Many-Shot In-Context Learning in Multimodal Foundation Models
Today's paper explores the potential of many-shot in-context learning (ICL) for multimodal foundation models. It investigates how increasing the number of examples in the prompt can improve the performance of these models on various tasks across different domains.
Method Overview
The study evaluates the performance of two state-of-the-art multimodal foundation models, GPT-4o and Gemini 1.5 Pro, on 10 datasets spanning natural imagery, medical imagery, remote sensing, and molecular imagery. The tasks include multi-class, multi-label, and fine-grained classification.
The key idea is to leverage the long context windows of these models, which can accommodate thousands of tokens, to provide a large number of demonstrating examples (or "shots") in the prompt before the test query. This is referred to as "many-shot ICL".
In the traditional few-shot ICL setting, only a small number of demonstrating examples (typically less than 100) are included in the prompt. However, with many-shot ICL, the authors explore the impact of scaling up the number of demonstrating examples by orders of magnitude, up to almost 2,000 multimodal examples.

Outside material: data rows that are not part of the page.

<file path="src/wdit_pkg.sv">
// package: watchdog interval timer constants and types
package wdit_pkg;

    // ==========================================================
    // register map
    localparam logic [31:0] WDIT_ADDR_CONTROL = 32'h01d3_0000;
    localparam logic [31:0] WDIT_ADDR_RELOAD  = 32'h01d3_0004;
    localparam logic [31:0] WDIT_ADDR_COUNT   = 32'h01d3_0008;

    // ==========================================================
    // reset values
    localparam logic [15:0] WDIT_CONTROL_RST = 16'h8021;
    localparam logic [15:0] WDIT_RELOAD_RST  = 16'h8000;
    localparam logic [15:0] WDIT_COUNT_RST   = 16'h8000;

    // ==========================================================
    // control field positions
    localparam int WDIT_PRE_MSB    = 15;
    localparam int WDIT_PRE_LSB    = 8;
    localparam int WDIT_EN_BIT     = 5;
    localparam int WDIT_SEL_MSB    = 4;
    localparam int WDIT_SEL_LSB    = 3;
    localparam int WDIT_IRQ_EN_BIT = 2;
    localparam int WDIT_RST_EN_BIT = 0;
    // writable bits: reserved 7:6 and 1 read as zero
    localparam logic [15:0] WDIT_CONTROL_MASK = 16'hff3d;

    // ==========================================================
    // timing
    localparam int WDIT_RESET_CYCLES = 128;

    // ==========================================================
    // divider selection codes
    typedef enum logic [1:0] {
        WDIT_DIV16  = 2'b00,
        WDIT_DIV32  = 2'b01,
        WDIT_DIV64  = 2'b10,
        WDIT_DIV128 = 2'b11
    } wdit_div_t;

    // register bus request
    typedef struct packed {
        logic [31:0] addr;
        logic [31:0] wdata;
        logic        wr;
        logic        rd;
    } wdit_bus_req_t;

endpackage : wdit_pkg

</file>
<file path="src/wdit_top.sv">
// module: watchdog interval timer with register port
// Operation
// - expiry with reset enabled: 128-cycle reset
// - 16-bit counter doubles as interval timer
// - tick from clock via prescaler, divider
// - prescaler bits 15:8, period (p+1)*div
// - select bits 4:3, code 00 divides 16
// - enabling never loads reload into count
// - time-out reloads count from reload register
// - debug acknowledge blocks reset output
// - bit 5 enables counting, resets 1
// - bit 2 enables interrupt, resets 0
// - bit 0 enables reset, resets 1
// - control resets to 0x8021
// - reload register 16 bits, resets 0x8000
// - count register read/write, resets 0x8000
//
// Local design decision: the address-and-strobe port.
module wdit_top
#(
    parameter int RESET_CYCLES = wdit_pkg::WDIT_RESET_CYCLES
) (
    // clock and reset
    input  wire logic                   ref_clk,
    input  wire logic                   reset,
    // register port
    input  wire wdit_pkg::wdit_bus_req_t bus_req,
    output logic [31:0]                 bus_rdata,
    // core status
    input  wire logic                   debug_acknowledge,
    // outputs
    output logic                        wdt_irq,
    output logic                        wdt_reset
);
    import wdit_pkg::*;

    // ==========================================================
    // registers
    logic [15:0] watchdog_control;
    logic [15:0] watchdog_reload_value;
    logic [15:0] watchdog_current_count;
    logic [7:0]  pre_cnt;
    logic [6:0]  div_cnt;
    logic [7:0]  rst_cnt;
    logic        pre_tick;
    logic        tick;
    logic        timeout;
    logic [6:0]  div_last;
    logic        wr_ctl;
    logic        wr_rel;
    logic        wr_cnt;
    logic        ctl_en;
    logic        ctl_irq;
    logic        ctl_rst;
    logic [7:0]  ctl_pre;
    wdit_div_t   ctl_sel;

    assign ctl_en  = watchdog_control[WDIT_EN_BIT];
    assign ctl_irq = watchdog_control[WDIT_IRQ_EN_BIT];
    assign ctl_rst = watchdog_control[WDIT_RST_EN_BIT];
    assign ctl_pre = watchdog_control[WDIT_PRE_MSB:WDIT_PRE_LSB];
    assign ctl_sel = wdit_div_t'(watchdog_control[WDIT_SEL_MSB:WDIT_SEL_LSB]);

    assign wr_ctl = bus_req.wr && (bus_req.addr == WDIT_ADDR_CONTROL);
    assign wr_rel = bus_req.wr && (bus_req.addr == WDIT_ADDR_RELOAD);
    assign wr_cnt = bus_req.wr && (bus_req.addr == WDIT_ADDR_COUNT);

    // ==========================================================
    // control register
    always_ff @(posedge ref_clk or posedge reset) begin
        if (reset) begin
            watchdog_control <= WDIT_CONTROL_RST;
        end else if (wr_ctl) begin
            watchdog_control <= bus_req.wdata[15:0] & WDIT_CONTROL_MASK;
        end
    end

    // ==========================================================
    // reload register
    always_ff @(posedge ref_clk or posedge reset) begin
        if (reset) begin
            watchdog_reload_value <= WDIT_RELOAD_RST;
        end else if (wr_rel) begin
            watchdog_reload_value <= bus_req.wdata[15:0];
        end
    end

    // ==========================================================
    // prescaler
    always_ff @(posedge ref_clk or posedge reset) begin
        if (reset) begin
            pre_cnt <= 8'h00;
        end else if (!ctl_en) begin
            pre_cnt <= 8'h00;
        end else if (pre_cnt >= ctl_pre) begin
            pre_cnt <= 8'h00;
        end else begin
            pre_cnt <= pre_cnt + 8'h01;
        end
    end
    assign pre_tick = ctl_en && (pre_cnt >= ctl_pre);

    // ==========================================================
    // divider
    always_comb begin
        unique case (ctl_sel)
            WDIT_DIV16:  div_last = 7'h0f;
            WDIT_DIV32:  div_last = 7'h1f;
            WDIT_DIV64:  div_last = 7'h3f;
            WDIT_DIV128: div_last = 7'h7f;
        endcase
    end

    always_ff @(posedge ref_clk or posedge reset) begin
        if (reset) begin
            div_cnt <= 7'h00;
        end else if (!ctl_en) begin
            div_cnt <= 7'h00;
        end else if (pre_tick) begin
            div_cnt <= (div_cnt >= div_last) ? 7'h00 : div_cnt + 7'h01;
        end
    end
    assign tick = pre_tick && (div_cnt >= div_last);

    // ==========================================================
    // down-counter
    // time-out when count at zero on tick
    assign timeout = tick && (watchdog_current_count == 16'h0000);

    always_ff @(posedge ref_clk or posedge reset) begin
        if (reset) begin
            watchdog_current_count <= WDIT_COUNT_RST;
        end else if (wr_cnt) begin
            watchdog_current_count <= bus_req.wdata[15:0];
        end else if (timeout) begin
            watchdog_current_count <= watchdog_reload_value;
        end else if (tick) begin
            watchdog_current_count <= watchdog_current_count - 16'h0001;
        end
    end

    // ==========================================================
    // interrupt pulse
    always_ff @(posedge ref_clk or posedge reset) begin
        if (reset) begin
            wdt_irq <= 1'b0;
        end else begin
            wdt_irq <= timeout && ctl_irq;
        end
    end

    // ==========================================================
    // reset pulse
    always_ff @(posedge ref_clk or posedge reset) begin
        if (reset) begin
            rst_cnt   <= 8'h00;
            wdt_reset <= 1'b0;
        end else if (timeout && ctl_rst && !debug_acknowledge
                     && !wdt_reset) begin
            rst_cnt   <= 8'(RESET_CYCLES - 1);
            wdt_reset <= 1'b1;
        end else if (wdt_reset) begin
            if (rst_cnt == 8'h00) begin
                wdt_reset <= 1'b0;
            end else begin
                rst_cnt <= rst_cnt - 8'h01;
            end
        end
    end

    // pulse length counter
    logic [8:0] rst_len;
    always_ff @(posedge ref_clk or posedge reset) begin
        if (reset) begin
            rst_len <= 9'h000;
        end else begin
            rst_len <= wdt_reset ? rst_len + 9'h001 : 9'h000;
        end
    end

    // ==========================================================
    // read data
    always_ff @(posedge ref_clk or posedge reset) begin
        if (reset) begin
            bus_rdata <= 32'h0000_0000;
        end else if (bus_req.rd) begin
            unique case (bus_req.addr)
                WDIT_ADDR_CONTROL: bus_rdata <= {16'h0000, watchdog_control};
                WDIT_ADDR_RELOAD:
                    bus_rdata <= {16'h0000, watchdog_reload_value};
                WDIT_ADDR_COUNT:
                    bus_rdata <= {16'h0000, watchdog_current_count};
                default:           bus_rdata <= 32'h0000_0000;
            endcase
        end else begin
            bus_rdata <= 32'h0000_0000;
        end
    end
endmodule // wdit_top

</file>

The study also investigates the effect of batching multiple queries into a single API call. This approach can potentially improve performance while reducing per-query cost and latency, which is crucial for many-shot ICL due to the long prompts required.
Results
The experiments reveal that many-shot ICL leads to substantial performance improvements compared to few-shot ICL (with less than 100 examples) across all datasets. Notably, the performance of Gemini 1.5 Pro generally improves log-linearly as the number of demonstrating examples increases, while GPT-4o exhibits less stable improvements.

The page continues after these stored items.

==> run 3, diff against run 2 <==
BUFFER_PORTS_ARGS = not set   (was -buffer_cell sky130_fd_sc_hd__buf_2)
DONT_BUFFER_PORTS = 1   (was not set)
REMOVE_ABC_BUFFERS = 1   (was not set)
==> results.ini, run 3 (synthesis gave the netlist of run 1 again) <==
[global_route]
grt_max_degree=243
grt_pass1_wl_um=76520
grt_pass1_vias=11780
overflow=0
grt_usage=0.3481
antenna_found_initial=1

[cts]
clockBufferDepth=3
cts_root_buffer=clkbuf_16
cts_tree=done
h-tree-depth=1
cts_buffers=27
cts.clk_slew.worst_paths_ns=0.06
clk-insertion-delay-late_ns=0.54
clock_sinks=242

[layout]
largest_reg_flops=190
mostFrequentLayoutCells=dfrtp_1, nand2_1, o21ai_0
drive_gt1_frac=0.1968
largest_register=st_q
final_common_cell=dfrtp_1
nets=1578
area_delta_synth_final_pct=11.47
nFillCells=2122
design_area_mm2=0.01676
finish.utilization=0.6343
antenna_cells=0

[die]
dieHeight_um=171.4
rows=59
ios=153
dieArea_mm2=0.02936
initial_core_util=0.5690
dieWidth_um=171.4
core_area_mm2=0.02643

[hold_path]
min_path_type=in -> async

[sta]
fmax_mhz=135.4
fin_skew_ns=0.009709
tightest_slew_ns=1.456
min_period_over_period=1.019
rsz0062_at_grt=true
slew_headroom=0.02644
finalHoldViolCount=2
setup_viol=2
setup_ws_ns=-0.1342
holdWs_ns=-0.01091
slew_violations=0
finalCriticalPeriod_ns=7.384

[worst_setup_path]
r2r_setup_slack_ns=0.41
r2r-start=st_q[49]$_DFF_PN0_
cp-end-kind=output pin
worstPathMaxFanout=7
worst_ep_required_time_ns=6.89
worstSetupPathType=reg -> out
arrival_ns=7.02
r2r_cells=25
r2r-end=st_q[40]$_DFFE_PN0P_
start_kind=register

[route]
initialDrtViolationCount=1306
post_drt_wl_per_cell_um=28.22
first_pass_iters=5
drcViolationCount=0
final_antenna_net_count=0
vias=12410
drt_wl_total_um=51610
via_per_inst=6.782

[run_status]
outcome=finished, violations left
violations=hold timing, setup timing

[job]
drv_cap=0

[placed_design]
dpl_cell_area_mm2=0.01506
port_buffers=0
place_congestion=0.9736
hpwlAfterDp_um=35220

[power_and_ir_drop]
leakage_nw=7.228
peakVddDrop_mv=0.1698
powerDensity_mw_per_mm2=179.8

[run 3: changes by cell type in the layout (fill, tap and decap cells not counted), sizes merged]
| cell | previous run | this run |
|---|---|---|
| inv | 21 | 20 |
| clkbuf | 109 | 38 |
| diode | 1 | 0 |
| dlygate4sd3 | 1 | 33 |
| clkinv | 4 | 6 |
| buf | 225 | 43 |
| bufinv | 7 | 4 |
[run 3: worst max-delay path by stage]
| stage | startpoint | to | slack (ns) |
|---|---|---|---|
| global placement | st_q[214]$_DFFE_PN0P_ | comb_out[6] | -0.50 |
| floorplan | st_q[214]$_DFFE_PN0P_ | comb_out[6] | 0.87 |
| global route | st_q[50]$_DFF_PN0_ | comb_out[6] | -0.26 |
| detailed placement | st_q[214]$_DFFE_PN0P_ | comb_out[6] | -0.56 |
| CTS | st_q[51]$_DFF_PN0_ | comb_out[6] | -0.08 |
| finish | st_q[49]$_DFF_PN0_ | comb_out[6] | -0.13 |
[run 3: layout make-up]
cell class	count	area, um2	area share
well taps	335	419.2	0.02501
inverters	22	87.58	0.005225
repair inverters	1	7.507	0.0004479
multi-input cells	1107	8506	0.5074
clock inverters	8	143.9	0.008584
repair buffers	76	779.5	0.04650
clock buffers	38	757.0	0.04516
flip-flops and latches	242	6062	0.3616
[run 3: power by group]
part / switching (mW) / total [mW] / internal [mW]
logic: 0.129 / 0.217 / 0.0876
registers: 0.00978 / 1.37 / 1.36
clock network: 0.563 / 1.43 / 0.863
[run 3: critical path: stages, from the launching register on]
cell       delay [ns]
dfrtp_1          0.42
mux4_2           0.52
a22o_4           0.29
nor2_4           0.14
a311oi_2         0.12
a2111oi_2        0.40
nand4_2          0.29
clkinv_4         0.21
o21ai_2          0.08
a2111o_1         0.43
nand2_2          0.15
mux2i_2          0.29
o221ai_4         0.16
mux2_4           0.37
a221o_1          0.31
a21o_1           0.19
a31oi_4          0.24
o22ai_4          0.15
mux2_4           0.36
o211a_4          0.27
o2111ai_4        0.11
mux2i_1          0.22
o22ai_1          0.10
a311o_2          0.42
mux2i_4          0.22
## config.mk

```make
export PLATFORM = sky130hd
export DESIGN_NAME = epmt_timer
export DESIGN_NICKNAME = d
export VERILOG_FILES = /design/src/epmt_filter.v /design/src/epmt_timer.v
export VERILOG_INCLUDE_DIRS = /design/src /design/src/src
export SDC_FILE = /design/constraint.sdc
export NUM_CORES = 1
export LEC_CHECK = 0
export ABC_AREA = 0
export BUFFER_PORTS_ARGS = -buffer_cell sky130_fd_sc_hd__clkbuf_2
export CAP_MARGIN = 25
export CELL_PAD_IN_SITES_DETAIL_PLACEMENT = 1
export CELL_PAD_IN_SITES_GLOBAL_PLACEMENT = 1
export CORE_ASPECT_RATIO = 1.4
export CORE_MARGIN = 3
export CORE_UTILIZATION = 39
export CTS_CLUSTER_DIAMETER = 150
export DETAILED_ROUTE_END_ITERATION = 6
export GPL_TIMING_DRIVEN = 0
export HOLD_SLACK_MARGIN = 0.05
export PLACE_DENSITY = 0.73
export SLEW_MARGIN = 20
export SYNTH_ARGS = -nofsm -noshare
export SYNTH_HDL_FRONTEND = slang
export SYNTH_HIERARCHICAL = 1
export SYNTH_SLANG_ARGS = --single-unit
```

## constraint.sdc

```tcl
create_clock -name pclk -period 2.65 [get_ports pclk]
set_input_delay 0.1325 -clock pclk [delete_from_list [all_inputs] [get_ports pclk]]
set_output_delay 0.1325 -clock pclk [all_outputs]
set_load 0.01 [all_outputs]
```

Furthermore, the authors measure the data efficiency of the models under ICL, which represents the rate at which the models learn from additional demonstrating examples. They find that Gemini 1.5 Pro exhibits higher ICL data efficiency than GPT-4o on most datasets, despite both models achieving similar zero-shot performance.
Regarding batched many-shot ICL, the results show that batching up to 50 queries can lead to some performance improvements under zero-shot and many-shot ICL settings.
Conclusion
The paper shows that many-shot ICL has a lot of potential and highlights the importance of long context windows and batched inference for practical applications. For more information, please consult the full paper.
Congrats to the authors for their work!
Jiang, Yixing, et al. "Many-Shot In-Context Learning in Multimodal Foundation Models." ArXiv, 16 May 2024, https://arxiv.org/abs/2405.09798v1.